Such recoveries if made in bulk are illegal and against the instructions issued by the RBI and Govt of India.

(SUCH A DIFFICULT SITUATION IS AVOIDABLE IN CASE THE PENSIONERS KNOW THEIR PENSION ENTITLEMENTS FORM TIME TO TIME.  WE HAVE ENDEAVOURED IN OUR BLOG SITE TO GIVE OUT DETAILS OF THE ENTITLEMENTS OF ALL RANKS OF THE ARMED FORCES.)
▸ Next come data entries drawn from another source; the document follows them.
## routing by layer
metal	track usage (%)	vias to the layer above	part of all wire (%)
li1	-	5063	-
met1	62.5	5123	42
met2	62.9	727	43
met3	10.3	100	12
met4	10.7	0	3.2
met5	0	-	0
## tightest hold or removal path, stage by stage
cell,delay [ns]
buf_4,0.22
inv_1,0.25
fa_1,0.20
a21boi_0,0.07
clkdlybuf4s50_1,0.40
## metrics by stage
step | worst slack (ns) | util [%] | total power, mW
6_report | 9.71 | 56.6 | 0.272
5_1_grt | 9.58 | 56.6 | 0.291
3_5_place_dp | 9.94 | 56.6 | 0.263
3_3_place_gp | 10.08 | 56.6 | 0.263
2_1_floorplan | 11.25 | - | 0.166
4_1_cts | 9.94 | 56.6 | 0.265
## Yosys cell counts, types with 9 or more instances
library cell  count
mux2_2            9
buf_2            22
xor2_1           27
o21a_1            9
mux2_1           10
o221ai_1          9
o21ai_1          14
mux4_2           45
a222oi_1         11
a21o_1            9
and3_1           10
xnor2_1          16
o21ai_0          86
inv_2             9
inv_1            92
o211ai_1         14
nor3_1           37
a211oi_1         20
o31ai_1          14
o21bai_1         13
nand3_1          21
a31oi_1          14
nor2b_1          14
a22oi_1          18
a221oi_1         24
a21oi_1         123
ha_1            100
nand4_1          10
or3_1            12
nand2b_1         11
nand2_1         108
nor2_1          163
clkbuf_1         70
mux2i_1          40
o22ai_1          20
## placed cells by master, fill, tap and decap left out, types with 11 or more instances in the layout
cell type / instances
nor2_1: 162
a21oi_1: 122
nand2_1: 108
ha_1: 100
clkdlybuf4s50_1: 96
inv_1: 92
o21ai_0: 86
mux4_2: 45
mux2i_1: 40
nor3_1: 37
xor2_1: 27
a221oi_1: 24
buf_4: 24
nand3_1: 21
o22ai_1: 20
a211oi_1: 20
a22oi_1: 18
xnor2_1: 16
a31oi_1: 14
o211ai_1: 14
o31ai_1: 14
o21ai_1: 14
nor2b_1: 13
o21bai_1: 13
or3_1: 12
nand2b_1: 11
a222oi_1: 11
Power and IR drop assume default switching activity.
===== ./config.mk =====
export PLATFORM = sky130hd
export DESIGN_NAME = registerfile
export DESIGN_NICKNAME = registerfile
export VERILOG_FILES = /design/flow/design.v
export SDC_FILE = /design/flow/constraint.sdc
export NUM_CORES = 4
export LEC_CHECK = 1
export CORE_UTILIZATION = 50

===== ./constraint.sdc =====
current_design registerfile

set clk_period 9.7
set clk_io_pct 0.2

create_clock -name clk0 -period $clk_period [get_ports {clk}]

set non_clock_inputs [all_inputs -no_clocks]
set_input_delay [expr $clk_period * $clk_io_pct] -clock clk0 $non_clock_inputs
set_output_delay [expr $clk_period * $clk_io_pct] -clock clk0 [all_outputs]

===== ./design.v =====
module  registerfile(
    input clk,rst,
    input [4:0] A1,
    input [4:0] A2,
    input [4:0] A3,
    input [31:0] WD3,
    input [2:0] WE3,
    output  [31:0] RD1,
    output  [31:0] RD2
);
    reg [31:0] mem [0:1023];
    integer i;
    always @(posedge clk or negedge rst) begin
        if (~rst) begin
            for (i=0;i<1024;i=i+1) begin
                mem[i] <= 0;
            end
        end
        else begin
            if (WE3 == 1) mem[A3] <= WD3;  
            else if (WE3 == 2)  
                mem[A3] <= {{24{WD3[7]}}, WD3[7:0]};
            else if (WE3 == 3)  
                mem[A3] <= {{16{WD3[15]}}, WD3[15:0]};
            else if (WE3 == 4)  
                mem[A3] <= {24'b0, WD3[7:0]};
            else if (WE3 == 5)  
                mem[A3] <= {16'b0, WD3[15:0]};
        end
    end
    assign RD1 = mem[A1];
    assign RD2 = mem[A2];
endmodule
==> run.sh <==
#!/bin/bash
# OpenROAD 26Q1-2900-gdf79404cd8, Yosys 0.63+post, stock flow scripts
make -C /OpenROAD-flow-scripts/flow DESIGN_CONFIG=/design/flow/config.mk WORK_HOME=/design/flow/orfs finish
==> config.mk <==
export PLATFORM = sky130hd
export DESIGN_NAME = alu
export DESIGN_NICKNAME = alu
export VERILOG_FILES = /design/flow/design.v
export SDC_FILE = /design/flow/constraint.sdc
export NUM_CORES = 4
export LEC_CHECK = 1
export CORE_UTILIZATION = 50
==> constraint.sdc <==
current_design alu

set clk_period 9.8
set clk_io_pct 0.2

create_clock -name clk0 -period $clk_period

set non_clock_inputs [all_inputs -no_clocks]
set_input_delay [expr $clk_period * $clk_io_pct] -clock clk0 $non_clock_inputs
set_output_delay [expr $clk_period * $clk_io_pct] -clock clk0 [all_outputs]
File: flow/design.v
module testbed;
	reg [3:0] A,B;
	reg load1,load2,run;
	wire [3:0] C; 
	reg signed [3:0] C_twoscomplement;
	reg [1:0] op_select;
	ALU mu_alu(C,A,B,load1,load2,op_select,run);
	always @ (C)
		begin	
		C_twoscomplement=C;
	end	
	initial
	begin
		$dumpfile("wavedata.vcd");
	    $dumpvars(0,testbed);
		A=4'd5; B=4'd2; 
		#5 load1=1'b1;
		#5 load1=1'b0;
		#5 load2=1'b1;
		#5 load2=1'b0;
		#5 op_select=2'b00; 
		#5 run=1'b1;
		#5 run=1'b0;
		$display("%b ^ %b = %b",A,B,C);
		#5 op_select=2'b01; 
		#5 run=1'b1;
		#5 run=1'b0;
		$display("%d + %d = %d",A,B,C);
		#5 op_select=2'b10; 
		#5 run=1'b1;
		#5 run=1'b0; 
		$display("%d - %d = %d",A,B,C_twoscomplement);
		#5 op_select=2'b11; 
		#5 run=1'b1;
		#5 run=1'b0;
		$display("%d * %d = %d\n",A,B,C);
		#5 A=4'd2; B=4'd5; 
		#5 load1=1'b1;
		#5 load1=1'b0;
		#5 load2=1'b1;
		#5 load2=1'b0;
		#5 op_select=2'b00; 
		#5 run=1'b1;
		#5 run=1'b0;
		$display("%b ^ %b = %b",A,B,C);
		#5 op_select=2'b01; 
		#5 run=1'b1;
		#5 run=1'b0;
		$display("%d + %d = %d",A,B,C);
		#5 op_select=2'b10; 
		#5 run=1'b1;
		#5 run=1'b0;
		$display("%d - %d = %d",A,B,C_twoscomplement);
		#5 op_select=2'b11; 
		#5 run=1'b1;
		#5 run=1'b0;
		$display("%d * %d = %d\n",A,B,C);
	end
endmodule
module register(P,Q,load);
	input[3:0] P;
	input load;
	output[3:0] Q;
	reg[3:0] store;
	assign Q=store;
	always @ (posedge load)
	begin
		store=P;
	end
endmodule
module ALU(C,A,B,load1,load2,op_select,run);
input [3:0] A;
input [3:0] B;
input [1:0] op_select;
output [3:0] C;
input load1,load2,run;
wire [3:0] D;
wire [3:0] X;
wire [3:0] AS;
wire [3:0] M;
wire [3:0] A0;
wire [3:0] B0;
wire [1:0] select;
wire L,w;
and (select[1],op_select[0],op_select[1]);
xor (select[0],op_select[0],op_select[1]);
register inp_reg1(A,A0,load1);
register inp_reg2(B,B0,load2);
not (w,op_select[0]);
and (L,op_select[1],w);
multiplier mult(M,A0,B0);	 
xor_this x(X,A0,B0);	 
add_sub as(AS,A0,B0,L);	 
wire [3:0] M0;
wire [3:0] M1;
wire [3:0] M2;
wire [3:0] M3;
assign M0[0]=X[0];
assign M1[0]=X[1];
assign M2[0]=X[2];
assign M3[0]=X[3];
assign M0[1]=AS[0];
assign M1[1]=AS[1];
assign M2[1]=AS[2];
assign M3[1]=AS[3];
assign M0[2]=M[0];
assign M1[2]=M[1];
assign M2[2]=M[2];
assign M3[2]=M[3];
multiplexer_4_1 m0(D[0],M0,select);
multiplexer_4_1 m1(D[1],M1,select);
multiplexer_4_1 m2(D[2],M2,select);
multiplexer_4_1 m3(D[3],M3,select);
register out_reg(D,C,run);	 
endmodule
module multiplier(M,A,B);
input [3:0] A;
input [3:0] B;
output [3:0] M;
wire G;	 
wire [8:0] w;	 
assign G=0;	 
and and0(M[0],A[0],B[0]);
and and1(w[0],A[1],B[0]);
and and2(w[1],A[2],B[0]);
and and3(w[2],A[3],B[0]);
and and4(w[3],A[0],B[1]);
and and5(w[4],A[1],B[1]);
and and6(w[5],A[2],B[1]);
wire [3:0] A0;
wire [3:0] B0;
wire [3:0] S0;
wire CO0;
assign A0[0]=w[0];
assign A0[1]=w[1];
assign A0[2]=w[2];
assign B0[0]=w[3];
assign B0[1]=w[4];
assign B0[2]=w[5];
adder adder0(CO0,S0,A0,B0,G);
assign M[1]=S0[0];
and and7(w[6],A[0],B[2]);
and and8(w[7],A[1],B[2]);
wire [3:0] A1;
wire [3:0] B1;
wire [3:0] S1;
wire CO1;
assign A1[0]=S0[1];
assign A1[1]=S0[2];
assign B1[0]=w[6];
assign B1[1]=w[7];
adder adder1(CO1,S1,A1,B1,G);
assign M[2]=S1[0];
and and9(w[8],A[0],B[3]);
wire [3:0] A2;
wire [3:0] B2;
wire [3:0] S2;
wire CO2;
assign A2[0]=w[8];
assign B2[0]=S1[1];
adder adder2(CO2,S2,A2,B2,G);
assign M[3]=S2[0];
endmodule 
module adder(CO,S,A,B,CI);
input [3:0] A;
input [3:0] B;
input CI;
output [3:0] S;
output CO;
wire [2:0] w;	 
full_adder fa0(w[0],S[0],A[0],B[0],CI);
full_adder fa1(w[1],S[1],A[1],B[1],w[0]);
full_adder fa2(w[2],S[2],A[2],B[2],w[1]);
full_adder fa3(CO,S[3],A[3],B[3],w[2]);
endmodule
module add_sub(AS,A,B,L);
input [3:0] A;
input [3:0] B;
input L;	 
output [3:0] AS;
wire CO;
wire [3:0] D;
wire G;
assign G=0;
xor (D[0],B[0],L);
xor (D[1],B[1],L);
xor (D[2],B[2],L);
xor (D[3],B[3],L);
adder a0(C0,AS,A,D,L);
endmodule 
module xor_this(X,A,B);
input [3:0] A;
input [3:0] B;
output [3:0] X;
xor xor0(X[0],A[0],B[0]);
xor xor1(X[1],A[1],B[1]);
xor xor2(X[2],A[2],B[2]);
xor xor3(X[3],A[3],B[3]);
endmodule
module multiplexer_4_1(Z,P,Q);
input [3:0] P;
input [1:0] Q;
output Z;
wire [5:0] w;	 
not not0(w[0],Q[0]);
not not1(w[1],Q[1]);
and and0(w[2],w[0],w[1],P[0]);
and and1(w[3],w[1],Q[0],P[1]);
and and2(w[4],w[0],Q[1],P[2]);
and and3(w[5],Q[0],Q[1],P[3]);
or (Z,w[2],w[3],w[4],w[5]);
endmodule
module half_adder(C,S,A,B);
input A,B;
output C,S;
xor (S,A,B);
and (C,A,B);
endmodule
module full_adder(CO,S,A,B,CI);
input A,B,CI;
output CO,S;
wire [2:0] w;	 
half_adder ha0(w[0],w[1],A,B);
half_adder ha1(w[2],S,w[1],CI);
or (CO,w[0],w[2]);
endmodule
File: flow/run.sh
#!/bin/bash
# OpenROAD 26Q1-2900-gdf79404cd8, Yosys 0.63+post, stock flow scripts
make -C /OpenROAD-flow-scripts/flow DESIGN_CONFIG=/design/flow/config.mk WORK_HOME=/design/flow/orfs finish
File: flow/config.mk
export PLATFORM = sky130hd
export DESIGN_NAME = ALU
export DESIGN_NICKNAME = ALU
export VERILOG_FILES = /design/flow/design.v
export SDC_FILE = /design/flow/constraint.sdc
export NUM_CORES = 4
export LEC_CHECK = 1
export CORE_AREA = 10 10 72 72
export DIE_AREA = 0 0 82 82
File: flow/constraint.sdc
current_design ALU

set clk_period 2.6
set clk_io_pct 0.2

create_clock -name clk0 -period $clk_period [get_ports {load1}]
create_clock -name clk1 -period $clk_period [get_ports {load2}]
create_clock -name clk2 -period $clk_period [get_ports {run}]

set non_clock_inputs [all_inputs -no_clocks]
set_input_delay [expr $clk_period * $clk_io_pct] -clock clk0 $non_clock_inputs
set_output_delay [expr $clk_period * $clk_io_pct] -clock clk0 [all_outputs]
==> impl_metrics.tcl <==
# flow metrics
set metrics [dict create \
    status "complete, no violations" \
    crit_cells 10 \
    yosysWarnings 6 \
    core_sq_um 3690 \
    cp_common_cell "fa_2" \
    grt_overflow 0 \
    antenna_found_initial 0 \
    reg2regPathDepth 9 \
    path_buffers 2 \
    max_slew_margin_pct 80.2 \
    critPathCapture "out_reg.store[3]" \
    first_global_vias 528 \
    chipArea_sq_um 6720 \
    power.static_leakage_nw 0.445 \
    ant_nets 0 \
    grt_pass1_wl_um 2100 \
    synthCells 56 \
    ys_cells 56 \
    required_ns 2.69 \
    tool_warnings 28 \
    setup_tns_ns 0 \
    wl_per_cell_um 10.0 \
    drt_iter0_drc 14 \
    ys.flop_type "dfxtp_1" \
    die_h_um 82 \
    worst_path_max_delay_cell "fa_2" \
    lay_top_cells "12 x dfxtp_1, 12 x clkdlybuf4s50_1, 9 x clkbuf_8" \
    place_hpwl_um 1030 \
    cts_sinks 12 \
    worst_pin_slew_ns 0.297 \
    min_path_type "register to register" \
    syn_avg_cell_area_sq_um 10.9 \
    track_usage_pct 3.94 \
    io_buffers 14 \
    wl_um 1320 \
    layout.cells.non_filler 131 \
    io_pins 17 \
    viasPerCell 3.63 \
    firstDrtPassIters 5 \
    critPathArrivalTime_ns 2.49 \
    drc 0 \
    dp_cells 121 \
    worstReg2RegEnd "out_reg.store[3]" \
    fillers 400 \
    ys_seq_share_pct 39.2 \
    placementRows 22 \
    path_max_fanout 3 \
    drv_cap 0 \
    area_growth_pct 60.4 \
    hold_viol_final 0 \
    vias 476 \
    edf_count 0 \
    synth_flop_count 12 \
    drive_gt1_share_pct 21.7 \
    whs_ns 0.655 \
    ir_worst_vdd_v 0.000364 \
    rrSetupSlack_ns 0.36 \
    dieWidth_um 82 \
    yosysUniqueCellTypes 14 \
    fp-utilization_pct 16.6 \
    utilization_pct 26.7 \
    diodes 0 \
    drv_slew 0 \
    p_per_area_nw_per_um2 730 \
    yosysChipArea_sq_um 613 \
    path_cells "dlygate4sd2_1, inv_1, ha_2, mux2_2, fa_2, fa_2, xnor2_2, xnor2_1, a22oi_1, o21ai_1" \
    worstSetupPathType "input port to register" \
    critPathLaunch "op_select[0]" \
    r2r-start "inp_reg2.store[0]" \
    slowest_delay_ns 0.38 \
    clkSlewWorstSetupHoldPaths_ns 0.03 \
    async_flop_share_pct 0 \
    rsz0062_at_grt "no" \
    grt_max_degree 6 \
    path_delay_family "adder cells" \
    routabilityCongestion 0.815 \
    cts_tree "built" \
    endpoint_kind "register" \
    syn_area_sq_um 613 \
    start_kind "input port" \
    setup_violations 0 \
]
## power breakdown
| part | total (W) | internal (W) | switching (W) |
|---|---|---|---|
| sequential | 0.000217 | 0.000205 | 0.0000115 |
| clock | 0.000383 | 0.000295 | 0.0000881 |
| combinational | 0.000118 | 0.0000778 | 0.0000402 |
## layer usage
metal  up-vias  part of all wire (%)  routed length, um  track usage [%]
li1        234                     -                  -                -
met1       217                    37                485             3.89
met2        21                    50                662             6.66
met3         4                   9.8                129             1.65
met4         0                   2.9                 38             2.55
met5         -                     0                  0                0
## final cells by class
type / instances / area [sq um] / area share [%]
timing repair buffer: 18 / 171 / 17.4
multi-input combinational: 36 / 358 / 36.4
inverter: 8 / 30.0 / 3.05
sequential: 12 / 240 / 24.4
tap: 48 / 60.1 / 6.11
clock buffer: 9 / 124 / 12.6
## stage by stage
stage               worst slack, ns  power [W]  area, sq um
floorplan                     0.122   0.000274          613
global placement             -0.400   0.000331          836
detailed placement           -0.459   0.000333          836
CTS                          0.0107   0.000731          973
global route                  0.113   0.000759          983
finish                        0.206   0.000718          983
## flip-flops by register name, summed over array words and instances (netlist names)
| register | count |
|---|---|
| inp_reg1.store | 4 |
| inp_reg2.store | 4 |
| out_reg.store | 4 |
## repair_timing
| action | 4_1_cts | 5_1_grt |
|---|---|---|
| pin swaps | 3 | 1 |
| resized | 4 | 2 |
| buffers inserted | 1 | 0 |
| hold buffers | 0 | 0 |
| setup endpoints to repair | 2 | 2 |
## how the worst min path moves through the flow
| stage | from | end | slack (ns) | depth (start not counted) |
|---|---|---|---|---|
| 5_1_grt | inp_reg1.store[2] | out_reg.store[2] | 0.73 | 3 |
| 4_1_cts | inp_reg1.store[2] | out_reg.store[2] | 0.66 | 3 |
| 6_report | inp_reg1.store[2] | out_reg.store[2] | 0.66 | 3 |
## cells by family (layout without fill, tap and decap cells)
family	Yosys count	in the layout	synth area share (%)
compound gates	5	5	6.12
fa+ha+maj	10	10	24.1
mux	1	1	1.84
flops	12	12	39.2
simple gates	10	10	7.35
xor+xnor	10	10	16.5
buf+inv	8	35	4.90
## synthesized netlist by cell type, types with 2 or more instances
| cell | n | share of area [%] |
|---|---|---|
| a222oi_1 | 2 | 3.3 |
| and2_1 | 3 | 3.1 |
| dfxtp_1 | 12 | 39 |
| fa_1 | 3 | 9.8 |
| ha_1 | 7 | 14 |
| inv_1 | 8 | 4.9 |
| nand2_1 | 7 | 4.3 |
| xnor2_1 | 5 | 7.1 |
| xor2_1 | 4 | 5.7 |
## worst register-to-register path: cells and delay by family (launching register included)
kind	cells	cell delay (ns)
adder cells (fa/ha/maj)	3	0.80
flip-flops	1	0.44
AND/OR/NAND/NOR	1	0.17
buffers and inverters	2	0.08
AND-OR/OR-AND	1	0.13
XOR/XNOR	2	0.55
Power figures rest on the tool's default switching activity, not on a simulated workload.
The legal position on the case of recoveries of excess pension remitted by banks to pensioners is as follows:-
(a)   The Banks (PDAs) are not permitted to make such recoveries beyond one third of the


pension per month after intimation to the pensioner.
(b)   However,  in case they have faulted and have recovered the amount in excess of 1/3rd of the monthly pension they are required to make the refund. In case they still fail to do so the pensioner can take recourse from their jurisdictional High  Courts.
(c)   Before preferring to file the case in hon'ble High Courts the pensioners must first take up the case with their Banks, Regional Bank Officers and the Bank Head Offices and get a reply from them if need be by resorting to the  RTI Act 2005, for their reasons to debit the Pension Account without taking pensioner's consent. 
(d)  The pensioner must also ask the Bank if any orders were issued by the  Record Office or PCDA (Pensions) Allahabad to recover the excess  payments so made. A draft letter to the bank is placed below for ease of reference.
(e)  It may also be brought to their notice that previous have been judged in favour of the pensioners hon'ble Delhi High court in WP (C) 1079/2008 Wg Cdr SVS Gahlot Vs UOI, WP (C) nos 7522/2008 and 7525/2008 and WP (C) No: 8338/2008 (copy placed in the end of this post) not to recover any excess pension paid to the pensioner who did not falsify any data. 
(f)   The bank also must be informed the latest instructions from Govt of India Min of Home (PPP &G) letter No: F.No. 18/03/2015-Estt. (Pay-I) dated 02 Mar 2016 (copy placed at the end of this post).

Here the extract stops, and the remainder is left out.